= Beginning of Section =

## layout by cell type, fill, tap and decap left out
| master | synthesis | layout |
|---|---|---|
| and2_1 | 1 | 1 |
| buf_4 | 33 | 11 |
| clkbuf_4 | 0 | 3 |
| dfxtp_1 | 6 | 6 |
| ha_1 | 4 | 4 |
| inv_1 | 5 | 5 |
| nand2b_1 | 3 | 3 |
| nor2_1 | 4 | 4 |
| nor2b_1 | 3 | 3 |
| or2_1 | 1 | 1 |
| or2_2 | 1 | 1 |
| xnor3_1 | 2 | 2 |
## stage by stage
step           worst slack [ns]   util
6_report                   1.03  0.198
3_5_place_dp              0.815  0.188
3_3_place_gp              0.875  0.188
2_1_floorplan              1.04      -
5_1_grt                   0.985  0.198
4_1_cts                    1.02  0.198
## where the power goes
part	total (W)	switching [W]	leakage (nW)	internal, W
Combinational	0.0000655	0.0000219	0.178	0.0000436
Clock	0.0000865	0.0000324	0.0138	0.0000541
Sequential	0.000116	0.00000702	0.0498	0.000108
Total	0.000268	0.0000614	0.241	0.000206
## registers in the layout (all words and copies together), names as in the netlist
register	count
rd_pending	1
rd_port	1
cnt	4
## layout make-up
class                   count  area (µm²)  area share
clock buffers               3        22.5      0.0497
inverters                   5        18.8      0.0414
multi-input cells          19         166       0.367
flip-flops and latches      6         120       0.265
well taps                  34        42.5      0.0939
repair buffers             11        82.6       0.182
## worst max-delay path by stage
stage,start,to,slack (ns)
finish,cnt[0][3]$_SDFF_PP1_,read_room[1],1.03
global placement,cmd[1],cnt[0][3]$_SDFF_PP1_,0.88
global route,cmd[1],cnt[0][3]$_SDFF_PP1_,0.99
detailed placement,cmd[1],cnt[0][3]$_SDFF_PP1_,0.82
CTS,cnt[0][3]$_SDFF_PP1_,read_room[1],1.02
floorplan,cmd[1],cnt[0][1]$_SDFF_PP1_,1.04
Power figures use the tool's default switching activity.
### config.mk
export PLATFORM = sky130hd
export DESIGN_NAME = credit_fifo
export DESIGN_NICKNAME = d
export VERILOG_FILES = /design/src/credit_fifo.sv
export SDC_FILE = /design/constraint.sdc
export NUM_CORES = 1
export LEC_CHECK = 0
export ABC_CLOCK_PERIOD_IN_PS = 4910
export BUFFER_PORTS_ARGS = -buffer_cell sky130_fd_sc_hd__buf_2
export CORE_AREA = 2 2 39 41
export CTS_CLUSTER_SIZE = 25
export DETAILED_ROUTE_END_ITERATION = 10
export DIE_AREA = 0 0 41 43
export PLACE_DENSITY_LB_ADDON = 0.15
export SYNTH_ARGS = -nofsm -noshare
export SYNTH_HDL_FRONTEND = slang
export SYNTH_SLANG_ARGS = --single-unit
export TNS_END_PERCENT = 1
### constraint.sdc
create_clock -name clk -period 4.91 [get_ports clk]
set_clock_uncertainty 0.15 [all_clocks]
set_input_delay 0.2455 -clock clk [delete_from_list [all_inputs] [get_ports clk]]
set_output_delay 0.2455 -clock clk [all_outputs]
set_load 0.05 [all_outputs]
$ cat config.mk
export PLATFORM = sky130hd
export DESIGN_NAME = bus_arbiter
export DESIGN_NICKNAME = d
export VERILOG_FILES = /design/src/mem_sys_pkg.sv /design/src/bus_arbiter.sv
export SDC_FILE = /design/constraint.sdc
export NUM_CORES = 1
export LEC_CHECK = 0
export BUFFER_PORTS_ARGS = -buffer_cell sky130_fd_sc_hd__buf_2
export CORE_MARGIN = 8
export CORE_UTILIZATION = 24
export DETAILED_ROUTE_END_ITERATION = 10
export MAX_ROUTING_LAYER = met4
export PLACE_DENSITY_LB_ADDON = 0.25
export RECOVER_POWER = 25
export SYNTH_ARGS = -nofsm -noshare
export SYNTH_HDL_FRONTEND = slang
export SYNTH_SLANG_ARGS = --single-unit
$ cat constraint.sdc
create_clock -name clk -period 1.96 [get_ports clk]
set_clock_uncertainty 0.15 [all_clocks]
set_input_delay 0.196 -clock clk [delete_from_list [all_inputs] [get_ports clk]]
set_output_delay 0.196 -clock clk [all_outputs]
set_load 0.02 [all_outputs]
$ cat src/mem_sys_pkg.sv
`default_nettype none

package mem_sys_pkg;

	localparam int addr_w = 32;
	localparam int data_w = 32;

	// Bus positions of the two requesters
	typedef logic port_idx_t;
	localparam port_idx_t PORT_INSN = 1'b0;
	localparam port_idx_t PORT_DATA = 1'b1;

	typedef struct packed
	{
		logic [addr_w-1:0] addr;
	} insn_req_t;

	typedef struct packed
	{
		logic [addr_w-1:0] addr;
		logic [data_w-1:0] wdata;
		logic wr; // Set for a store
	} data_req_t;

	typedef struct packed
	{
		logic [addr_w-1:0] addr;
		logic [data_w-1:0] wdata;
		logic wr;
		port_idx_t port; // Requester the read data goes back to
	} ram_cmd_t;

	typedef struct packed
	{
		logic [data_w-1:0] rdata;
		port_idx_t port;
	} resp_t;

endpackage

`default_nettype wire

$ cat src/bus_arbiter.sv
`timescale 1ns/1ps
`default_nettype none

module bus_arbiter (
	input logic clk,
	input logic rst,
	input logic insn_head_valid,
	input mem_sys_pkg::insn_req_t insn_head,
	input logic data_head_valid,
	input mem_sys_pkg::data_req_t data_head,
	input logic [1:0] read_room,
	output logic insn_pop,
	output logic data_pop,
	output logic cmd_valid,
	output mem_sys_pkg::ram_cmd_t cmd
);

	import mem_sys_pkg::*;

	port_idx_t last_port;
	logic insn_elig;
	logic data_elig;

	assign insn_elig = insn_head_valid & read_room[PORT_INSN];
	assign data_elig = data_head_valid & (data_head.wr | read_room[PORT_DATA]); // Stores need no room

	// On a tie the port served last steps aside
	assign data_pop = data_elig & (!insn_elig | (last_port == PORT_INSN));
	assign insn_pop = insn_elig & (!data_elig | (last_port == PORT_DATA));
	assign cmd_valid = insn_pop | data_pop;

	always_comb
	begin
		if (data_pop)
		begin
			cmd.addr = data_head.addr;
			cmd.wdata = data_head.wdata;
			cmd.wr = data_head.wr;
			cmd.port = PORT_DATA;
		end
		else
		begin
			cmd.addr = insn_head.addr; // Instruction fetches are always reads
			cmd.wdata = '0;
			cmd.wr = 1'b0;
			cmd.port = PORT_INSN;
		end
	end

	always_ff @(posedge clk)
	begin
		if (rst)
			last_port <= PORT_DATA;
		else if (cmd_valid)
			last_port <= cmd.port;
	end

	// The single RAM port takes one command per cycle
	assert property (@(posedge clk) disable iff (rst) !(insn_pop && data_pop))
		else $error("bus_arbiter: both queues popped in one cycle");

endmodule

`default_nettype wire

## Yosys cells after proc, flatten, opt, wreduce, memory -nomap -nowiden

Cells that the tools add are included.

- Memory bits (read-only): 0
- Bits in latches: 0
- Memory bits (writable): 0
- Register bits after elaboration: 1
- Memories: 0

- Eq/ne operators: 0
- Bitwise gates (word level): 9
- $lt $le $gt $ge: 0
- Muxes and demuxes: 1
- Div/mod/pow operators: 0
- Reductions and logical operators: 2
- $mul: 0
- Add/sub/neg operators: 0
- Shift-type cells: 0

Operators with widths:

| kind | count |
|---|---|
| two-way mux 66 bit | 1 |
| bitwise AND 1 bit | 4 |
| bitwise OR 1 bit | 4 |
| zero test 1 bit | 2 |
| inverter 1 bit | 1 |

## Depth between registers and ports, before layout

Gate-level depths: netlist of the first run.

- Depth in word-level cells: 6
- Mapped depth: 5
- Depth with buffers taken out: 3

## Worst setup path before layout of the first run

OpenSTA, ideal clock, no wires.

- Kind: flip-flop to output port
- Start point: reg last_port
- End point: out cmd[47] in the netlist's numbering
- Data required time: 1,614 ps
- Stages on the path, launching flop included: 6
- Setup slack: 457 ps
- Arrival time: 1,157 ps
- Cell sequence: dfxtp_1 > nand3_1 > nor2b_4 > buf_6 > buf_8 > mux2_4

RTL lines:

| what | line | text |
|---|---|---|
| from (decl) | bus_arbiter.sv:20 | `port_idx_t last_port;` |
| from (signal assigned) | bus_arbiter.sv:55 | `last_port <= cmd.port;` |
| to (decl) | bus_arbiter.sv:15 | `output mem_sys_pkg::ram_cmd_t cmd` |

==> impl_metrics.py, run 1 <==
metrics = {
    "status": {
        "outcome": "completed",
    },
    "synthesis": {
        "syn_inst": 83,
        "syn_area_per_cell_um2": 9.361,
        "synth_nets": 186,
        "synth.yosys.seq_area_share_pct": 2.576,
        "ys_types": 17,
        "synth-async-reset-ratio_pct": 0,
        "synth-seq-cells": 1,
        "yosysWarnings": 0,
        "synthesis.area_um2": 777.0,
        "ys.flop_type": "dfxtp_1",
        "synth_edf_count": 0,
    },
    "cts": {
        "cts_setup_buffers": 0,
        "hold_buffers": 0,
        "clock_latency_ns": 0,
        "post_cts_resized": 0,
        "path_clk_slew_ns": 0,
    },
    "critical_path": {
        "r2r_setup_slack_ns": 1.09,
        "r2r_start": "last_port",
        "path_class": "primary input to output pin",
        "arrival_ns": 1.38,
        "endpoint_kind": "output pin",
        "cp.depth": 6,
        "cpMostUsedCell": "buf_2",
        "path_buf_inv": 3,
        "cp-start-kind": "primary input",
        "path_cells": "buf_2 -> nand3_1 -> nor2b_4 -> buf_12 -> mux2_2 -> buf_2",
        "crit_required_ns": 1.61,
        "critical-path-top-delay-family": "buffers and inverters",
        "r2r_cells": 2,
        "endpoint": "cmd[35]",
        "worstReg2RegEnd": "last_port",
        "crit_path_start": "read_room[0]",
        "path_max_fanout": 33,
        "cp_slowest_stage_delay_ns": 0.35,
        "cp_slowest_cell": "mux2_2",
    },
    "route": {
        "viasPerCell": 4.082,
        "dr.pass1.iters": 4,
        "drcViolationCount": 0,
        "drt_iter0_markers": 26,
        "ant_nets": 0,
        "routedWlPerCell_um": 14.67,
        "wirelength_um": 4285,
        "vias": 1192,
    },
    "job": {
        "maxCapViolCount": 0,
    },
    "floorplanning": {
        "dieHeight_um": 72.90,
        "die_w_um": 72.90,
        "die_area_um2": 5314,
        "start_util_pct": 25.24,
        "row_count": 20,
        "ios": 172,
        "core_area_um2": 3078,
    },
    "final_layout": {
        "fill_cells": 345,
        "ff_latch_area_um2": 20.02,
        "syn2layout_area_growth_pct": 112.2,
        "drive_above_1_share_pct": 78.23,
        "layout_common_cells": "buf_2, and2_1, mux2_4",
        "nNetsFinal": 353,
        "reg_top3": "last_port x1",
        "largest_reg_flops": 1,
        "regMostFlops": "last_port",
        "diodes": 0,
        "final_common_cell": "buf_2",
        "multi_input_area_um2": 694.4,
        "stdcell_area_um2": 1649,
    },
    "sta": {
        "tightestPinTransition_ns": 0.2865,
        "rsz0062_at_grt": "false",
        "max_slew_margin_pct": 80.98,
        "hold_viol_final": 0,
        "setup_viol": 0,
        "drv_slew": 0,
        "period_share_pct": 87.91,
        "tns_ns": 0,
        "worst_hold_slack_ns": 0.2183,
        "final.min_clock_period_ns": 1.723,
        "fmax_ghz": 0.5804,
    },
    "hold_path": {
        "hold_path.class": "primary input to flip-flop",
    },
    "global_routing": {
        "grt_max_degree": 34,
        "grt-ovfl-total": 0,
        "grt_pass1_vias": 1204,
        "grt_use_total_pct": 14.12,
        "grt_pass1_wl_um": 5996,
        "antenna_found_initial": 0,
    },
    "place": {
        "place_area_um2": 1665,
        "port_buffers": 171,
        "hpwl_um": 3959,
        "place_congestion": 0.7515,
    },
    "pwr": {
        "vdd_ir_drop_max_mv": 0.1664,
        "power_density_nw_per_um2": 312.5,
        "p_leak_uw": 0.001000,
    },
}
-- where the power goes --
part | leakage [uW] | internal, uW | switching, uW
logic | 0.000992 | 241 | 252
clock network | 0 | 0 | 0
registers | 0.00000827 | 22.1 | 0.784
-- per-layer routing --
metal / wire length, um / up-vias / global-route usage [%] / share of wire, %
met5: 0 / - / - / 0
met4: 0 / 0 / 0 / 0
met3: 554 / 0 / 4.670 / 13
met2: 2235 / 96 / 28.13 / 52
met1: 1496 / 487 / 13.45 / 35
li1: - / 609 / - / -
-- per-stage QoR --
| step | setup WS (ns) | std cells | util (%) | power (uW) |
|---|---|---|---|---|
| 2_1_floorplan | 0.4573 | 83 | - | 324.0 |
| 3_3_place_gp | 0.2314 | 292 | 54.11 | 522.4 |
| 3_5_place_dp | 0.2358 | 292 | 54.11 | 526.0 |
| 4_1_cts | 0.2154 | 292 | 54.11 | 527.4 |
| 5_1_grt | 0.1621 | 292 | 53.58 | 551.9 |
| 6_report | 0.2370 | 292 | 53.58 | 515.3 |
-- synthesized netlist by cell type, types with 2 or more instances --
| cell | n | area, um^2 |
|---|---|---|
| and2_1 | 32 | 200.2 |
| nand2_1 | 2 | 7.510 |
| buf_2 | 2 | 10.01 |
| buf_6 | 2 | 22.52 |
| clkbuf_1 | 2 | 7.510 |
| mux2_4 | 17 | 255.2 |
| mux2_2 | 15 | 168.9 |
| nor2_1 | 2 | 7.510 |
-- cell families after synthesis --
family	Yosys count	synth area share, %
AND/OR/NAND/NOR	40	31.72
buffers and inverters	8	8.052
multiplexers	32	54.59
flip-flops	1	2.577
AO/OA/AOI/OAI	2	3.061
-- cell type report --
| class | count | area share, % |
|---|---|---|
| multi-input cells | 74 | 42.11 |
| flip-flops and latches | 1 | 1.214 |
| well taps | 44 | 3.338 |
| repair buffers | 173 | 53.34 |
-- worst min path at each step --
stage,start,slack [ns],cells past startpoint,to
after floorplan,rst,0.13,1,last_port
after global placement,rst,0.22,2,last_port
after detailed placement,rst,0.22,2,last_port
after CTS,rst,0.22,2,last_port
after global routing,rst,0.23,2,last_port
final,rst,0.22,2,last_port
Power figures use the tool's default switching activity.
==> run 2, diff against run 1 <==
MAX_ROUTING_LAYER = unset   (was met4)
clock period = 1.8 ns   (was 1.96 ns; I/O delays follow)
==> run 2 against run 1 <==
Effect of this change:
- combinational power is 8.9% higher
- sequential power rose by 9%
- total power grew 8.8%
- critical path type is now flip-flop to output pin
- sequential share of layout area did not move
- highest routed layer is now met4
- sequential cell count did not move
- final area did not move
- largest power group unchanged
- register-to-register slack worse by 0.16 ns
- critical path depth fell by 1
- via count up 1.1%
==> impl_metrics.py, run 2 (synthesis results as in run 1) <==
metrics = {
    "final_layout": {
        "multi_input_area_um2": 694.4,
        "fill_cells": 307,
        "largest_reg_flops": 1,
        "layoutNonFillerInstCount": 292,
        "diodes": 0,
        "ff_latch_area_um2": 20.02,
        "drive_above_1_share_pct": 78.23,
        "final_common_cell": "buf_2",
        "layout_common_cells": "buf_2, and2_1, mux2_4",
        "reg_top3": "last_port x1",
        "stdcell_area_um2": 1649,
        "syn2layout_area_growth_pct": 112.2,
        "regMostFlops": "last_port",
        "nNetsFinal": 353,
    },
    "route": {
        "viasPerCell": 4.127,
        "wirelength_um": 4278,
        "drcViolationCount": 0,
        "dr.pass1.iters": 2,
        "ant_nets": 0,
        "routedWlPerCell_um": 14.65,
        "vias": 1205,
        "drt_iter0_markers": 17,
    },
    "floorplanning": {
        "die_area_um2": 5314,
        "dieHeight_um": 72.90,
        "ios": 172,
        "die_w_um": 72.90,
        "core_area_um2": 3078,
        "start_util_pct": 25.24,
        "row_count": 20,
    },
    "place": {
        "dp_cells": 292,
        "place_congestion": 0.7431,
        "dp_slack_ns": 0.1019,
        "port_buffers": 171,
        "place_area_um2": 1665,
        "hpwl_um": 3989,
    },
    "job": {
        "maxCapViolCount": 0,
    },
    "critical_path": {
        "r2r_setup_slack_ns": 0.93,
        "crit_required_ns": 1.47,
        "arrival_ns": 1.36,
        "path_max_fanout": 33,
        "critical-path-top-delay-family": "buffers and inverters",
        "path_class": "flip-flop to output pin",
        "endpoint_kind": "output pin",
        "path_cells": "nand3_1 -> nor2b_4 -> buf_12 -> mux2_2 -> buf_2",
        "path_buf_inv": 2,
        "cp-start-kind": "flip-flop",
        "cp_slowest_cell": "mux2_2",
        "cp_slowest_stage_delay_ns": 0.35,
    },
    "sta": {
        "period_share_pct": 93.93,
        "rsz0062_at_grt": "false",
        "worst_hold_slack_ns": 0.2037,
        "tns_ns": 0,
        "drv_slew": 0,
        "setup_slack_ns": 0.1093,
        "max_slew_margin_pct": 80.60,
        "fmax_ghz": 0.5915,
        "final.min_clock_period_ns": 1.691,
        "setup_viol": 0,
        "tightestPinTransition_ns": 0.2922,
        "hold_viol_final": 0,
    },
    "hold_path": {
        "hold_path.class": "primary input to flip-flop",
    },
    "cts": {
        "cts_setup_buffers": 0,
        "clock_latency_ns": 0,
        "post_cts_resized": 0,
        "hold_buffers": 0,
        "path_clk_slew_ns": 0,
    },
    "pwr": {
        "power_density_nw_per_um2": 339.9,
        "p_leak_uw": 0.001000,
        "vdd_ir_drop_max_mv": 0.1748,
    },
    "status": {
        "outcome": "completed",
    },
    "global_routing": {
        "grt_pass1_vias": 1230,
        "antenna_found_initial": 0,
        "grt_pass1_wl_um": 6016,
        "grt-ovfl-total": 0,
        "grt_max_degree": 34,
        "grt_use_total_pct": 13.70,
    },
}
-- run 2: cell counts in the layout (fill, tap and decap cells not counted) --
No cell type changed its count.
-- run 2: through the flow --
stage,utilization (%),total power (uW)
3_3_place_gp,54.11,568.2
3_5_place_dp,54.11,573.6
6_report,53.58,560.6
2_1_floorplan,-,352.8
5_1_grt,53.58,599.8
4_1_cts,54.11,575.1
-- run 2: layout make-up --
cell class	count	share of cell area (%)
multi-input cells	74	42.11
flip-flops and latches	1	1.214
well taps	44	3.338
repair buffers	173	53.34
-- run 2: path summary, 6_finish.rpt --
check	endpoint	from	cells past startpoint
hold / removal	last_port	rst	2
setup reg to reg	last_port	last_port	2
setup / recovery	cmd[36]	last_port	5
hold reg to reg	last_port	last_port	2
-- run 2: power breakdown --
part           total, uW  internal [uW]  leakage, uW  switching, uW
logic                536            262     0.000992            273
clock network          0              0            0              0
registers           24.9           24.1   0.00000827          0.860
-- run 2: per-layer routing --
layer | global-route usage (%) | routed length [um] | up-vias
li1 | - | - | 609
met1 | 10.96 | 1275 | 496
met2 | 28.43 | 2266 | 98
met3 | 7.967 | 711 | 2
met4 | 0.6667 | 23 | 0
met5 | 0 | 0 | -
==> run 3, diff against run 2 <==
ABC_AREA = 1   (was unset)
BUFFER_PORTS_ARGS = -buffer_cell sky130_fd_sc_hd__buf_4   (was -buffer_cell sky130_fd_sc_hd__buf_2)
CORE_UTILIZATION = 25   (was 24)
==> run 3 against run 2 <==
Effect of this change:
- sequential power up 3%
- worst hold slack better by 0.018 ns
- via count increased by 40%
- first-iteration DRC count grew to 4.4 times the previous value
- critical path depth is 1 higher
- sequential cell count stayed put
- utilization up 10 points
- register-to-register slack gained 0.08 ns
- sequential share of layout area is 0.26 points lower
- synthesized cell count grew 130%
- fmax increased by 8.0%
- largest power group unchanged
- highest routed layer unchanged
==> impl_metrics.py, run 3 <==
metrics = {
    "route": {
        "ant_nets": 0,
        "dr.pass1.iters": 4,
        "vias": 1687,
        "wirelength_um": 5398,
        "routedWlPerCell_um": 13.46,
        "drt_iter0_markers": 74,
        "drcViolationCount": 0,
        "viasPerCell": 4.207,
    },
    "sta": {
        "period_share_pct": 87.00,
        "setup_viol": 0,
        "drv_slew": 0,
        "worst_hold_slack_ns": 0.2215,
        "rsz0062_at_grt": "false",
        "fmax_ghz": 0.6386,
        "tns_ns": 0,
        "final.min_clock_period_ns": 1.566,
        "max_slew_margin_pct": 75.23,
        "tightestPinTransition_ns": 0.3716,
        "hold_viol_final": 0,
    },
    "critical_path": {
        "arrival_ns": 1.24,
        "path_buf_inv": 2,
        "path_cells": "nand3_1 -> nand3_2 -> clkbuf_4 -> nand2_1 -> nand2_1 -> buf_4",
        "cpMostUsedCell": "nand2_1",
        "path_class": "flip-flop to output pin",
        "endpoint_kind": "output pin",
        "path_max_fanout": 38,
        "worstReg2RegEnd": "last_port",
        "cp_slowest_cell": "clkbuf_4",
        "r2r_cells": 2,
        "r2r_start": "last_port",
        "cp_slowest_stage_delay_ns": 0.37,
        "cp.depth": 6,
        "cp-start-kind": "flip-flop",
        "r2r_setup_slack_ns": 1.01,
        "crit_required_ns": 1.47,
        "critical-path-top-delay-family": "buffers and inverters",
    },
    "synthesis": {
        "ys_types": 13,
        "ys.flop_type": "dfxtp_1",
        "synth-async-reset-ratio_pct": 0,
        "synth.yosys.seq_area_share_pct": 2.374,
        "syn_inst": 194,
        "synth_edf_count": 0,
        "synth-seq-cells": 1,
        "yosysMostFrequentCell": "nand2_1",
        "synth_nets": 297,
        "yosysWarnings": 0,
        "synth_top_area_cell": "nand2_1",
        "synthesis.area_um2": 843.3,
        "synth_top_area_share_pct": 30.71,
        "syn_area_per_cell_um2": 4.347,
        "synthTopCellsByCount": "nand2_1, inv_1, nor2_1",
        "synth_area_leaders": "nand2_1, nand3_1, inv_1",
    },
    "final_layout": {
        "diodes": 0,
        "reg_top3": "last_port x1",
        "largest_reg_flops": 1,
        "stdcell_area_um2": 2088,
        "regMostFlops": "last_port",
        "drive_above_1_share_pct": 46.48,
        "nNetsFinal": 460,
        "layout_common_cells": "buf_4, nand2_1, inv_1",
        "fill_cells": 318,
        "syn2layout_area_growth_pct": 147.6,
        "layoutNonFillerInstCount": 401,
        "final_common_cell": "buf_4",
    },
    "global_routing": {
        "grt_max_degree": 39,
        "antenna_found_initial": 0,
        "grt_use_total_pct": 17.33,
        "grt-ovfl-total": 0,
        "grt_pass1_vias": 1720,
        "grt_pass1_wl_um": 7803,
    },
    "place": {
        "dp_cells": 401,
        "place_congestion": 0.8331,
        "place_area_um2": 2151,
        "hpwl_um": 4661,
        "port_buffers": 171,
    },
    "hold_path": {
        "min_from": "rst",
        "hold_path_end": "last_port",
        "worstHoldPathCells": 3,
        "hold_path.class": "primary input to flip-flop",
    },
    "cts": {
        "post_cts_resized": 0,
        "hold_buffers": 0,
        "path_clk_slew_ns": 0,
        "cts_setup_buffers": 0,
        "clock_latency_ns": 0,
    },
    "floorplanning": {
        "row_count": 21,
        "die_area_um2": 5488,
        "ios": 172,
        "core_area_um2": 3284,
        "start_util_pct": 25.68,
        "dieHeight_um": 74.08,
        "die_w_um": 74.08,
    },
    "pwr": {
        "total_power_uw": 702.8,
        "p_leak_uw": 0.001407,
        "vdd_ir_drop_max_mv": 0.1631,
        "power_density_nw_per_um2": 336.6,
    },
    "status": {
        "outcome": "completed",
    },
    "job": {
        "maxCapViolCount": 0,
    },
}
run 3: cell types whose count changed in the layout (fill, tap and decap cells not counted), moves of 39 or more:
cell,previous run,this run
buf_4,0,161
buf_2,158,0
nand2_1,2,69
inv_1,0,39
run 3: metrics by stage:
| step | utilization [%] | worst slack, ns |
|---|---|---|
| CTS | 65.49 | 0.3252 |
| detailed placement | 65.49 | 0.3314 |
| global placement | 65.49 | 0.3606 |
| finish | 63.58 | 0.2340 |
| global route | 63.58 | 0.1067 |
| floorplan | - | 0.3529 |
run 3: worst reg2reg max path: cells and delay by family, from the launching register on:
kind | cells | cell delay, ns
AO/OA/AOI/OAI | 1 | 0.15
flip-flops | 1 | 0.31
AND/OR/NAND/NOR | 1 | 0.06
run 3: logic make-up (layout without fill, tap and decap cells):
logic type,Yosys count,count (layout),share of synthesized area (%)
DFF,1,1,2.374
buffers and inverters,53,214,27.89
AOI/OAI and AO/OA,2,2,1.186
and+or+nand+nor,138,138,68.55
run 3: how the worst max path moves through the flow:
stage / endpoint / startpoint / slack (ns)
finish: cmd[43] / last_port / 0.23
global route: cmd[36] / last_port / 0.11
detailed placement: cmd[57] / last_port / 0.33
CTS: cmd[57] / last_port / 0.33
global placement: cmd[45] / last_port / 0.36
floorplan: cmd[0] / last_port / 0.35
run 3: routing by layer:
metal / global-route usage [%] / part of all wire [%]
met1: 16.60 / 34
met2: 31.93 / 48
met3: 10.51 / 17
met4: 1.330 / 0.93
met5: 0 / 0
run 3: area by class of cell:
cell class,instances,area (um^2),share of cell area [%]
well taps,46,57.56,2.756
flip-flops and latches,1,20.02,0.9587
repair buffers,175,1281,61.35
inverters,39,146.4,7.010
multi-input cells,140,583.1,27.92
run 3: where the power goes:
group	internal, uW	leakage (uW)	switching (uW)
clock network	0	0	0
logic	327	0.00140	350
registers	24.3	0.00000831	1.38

= End of Section =

> **Task statement**:
Keep both end lines and retype everything in the records above from the line containing "cmd.port = PORT_DATA;" through the line containing "- Register bits after elaboration: 1", exactly, with nothing else.

> **Completed task**:
			cmd.port = PORT_DATA;
		end
		else
		begin
			cmd.addr = insn_head.addr; // Instruction fetches are always reads
			cmd.wdata = '0;
			cmd.wr = 1'b0;
			cmd.port = PORT_INSN;
		end
	end

	always_ff @(posedge clk)
	begin
		if (rst)
			last_port <= PORT_DATA;
		else if (cmd_valid)
			last_port <= cmd.port;
	end

	// The single RAM port takes one command per cycle
	assert property (@(posedge clk) disable iff (rst) !(insn_pop && data_pop))
		else $error("bus_arbiter: both queues popped in one cycle");

endmodule

`default_nettype wire

## Yosys cells after proc, flatten, opt, wreduce, memory -nomap -nowiden

Cells that the tools add are included.

- Memory bits (read-only): 0
- Bits in latches: 0
- Memory bits (writable): 0
- Register bits after elaboration: 1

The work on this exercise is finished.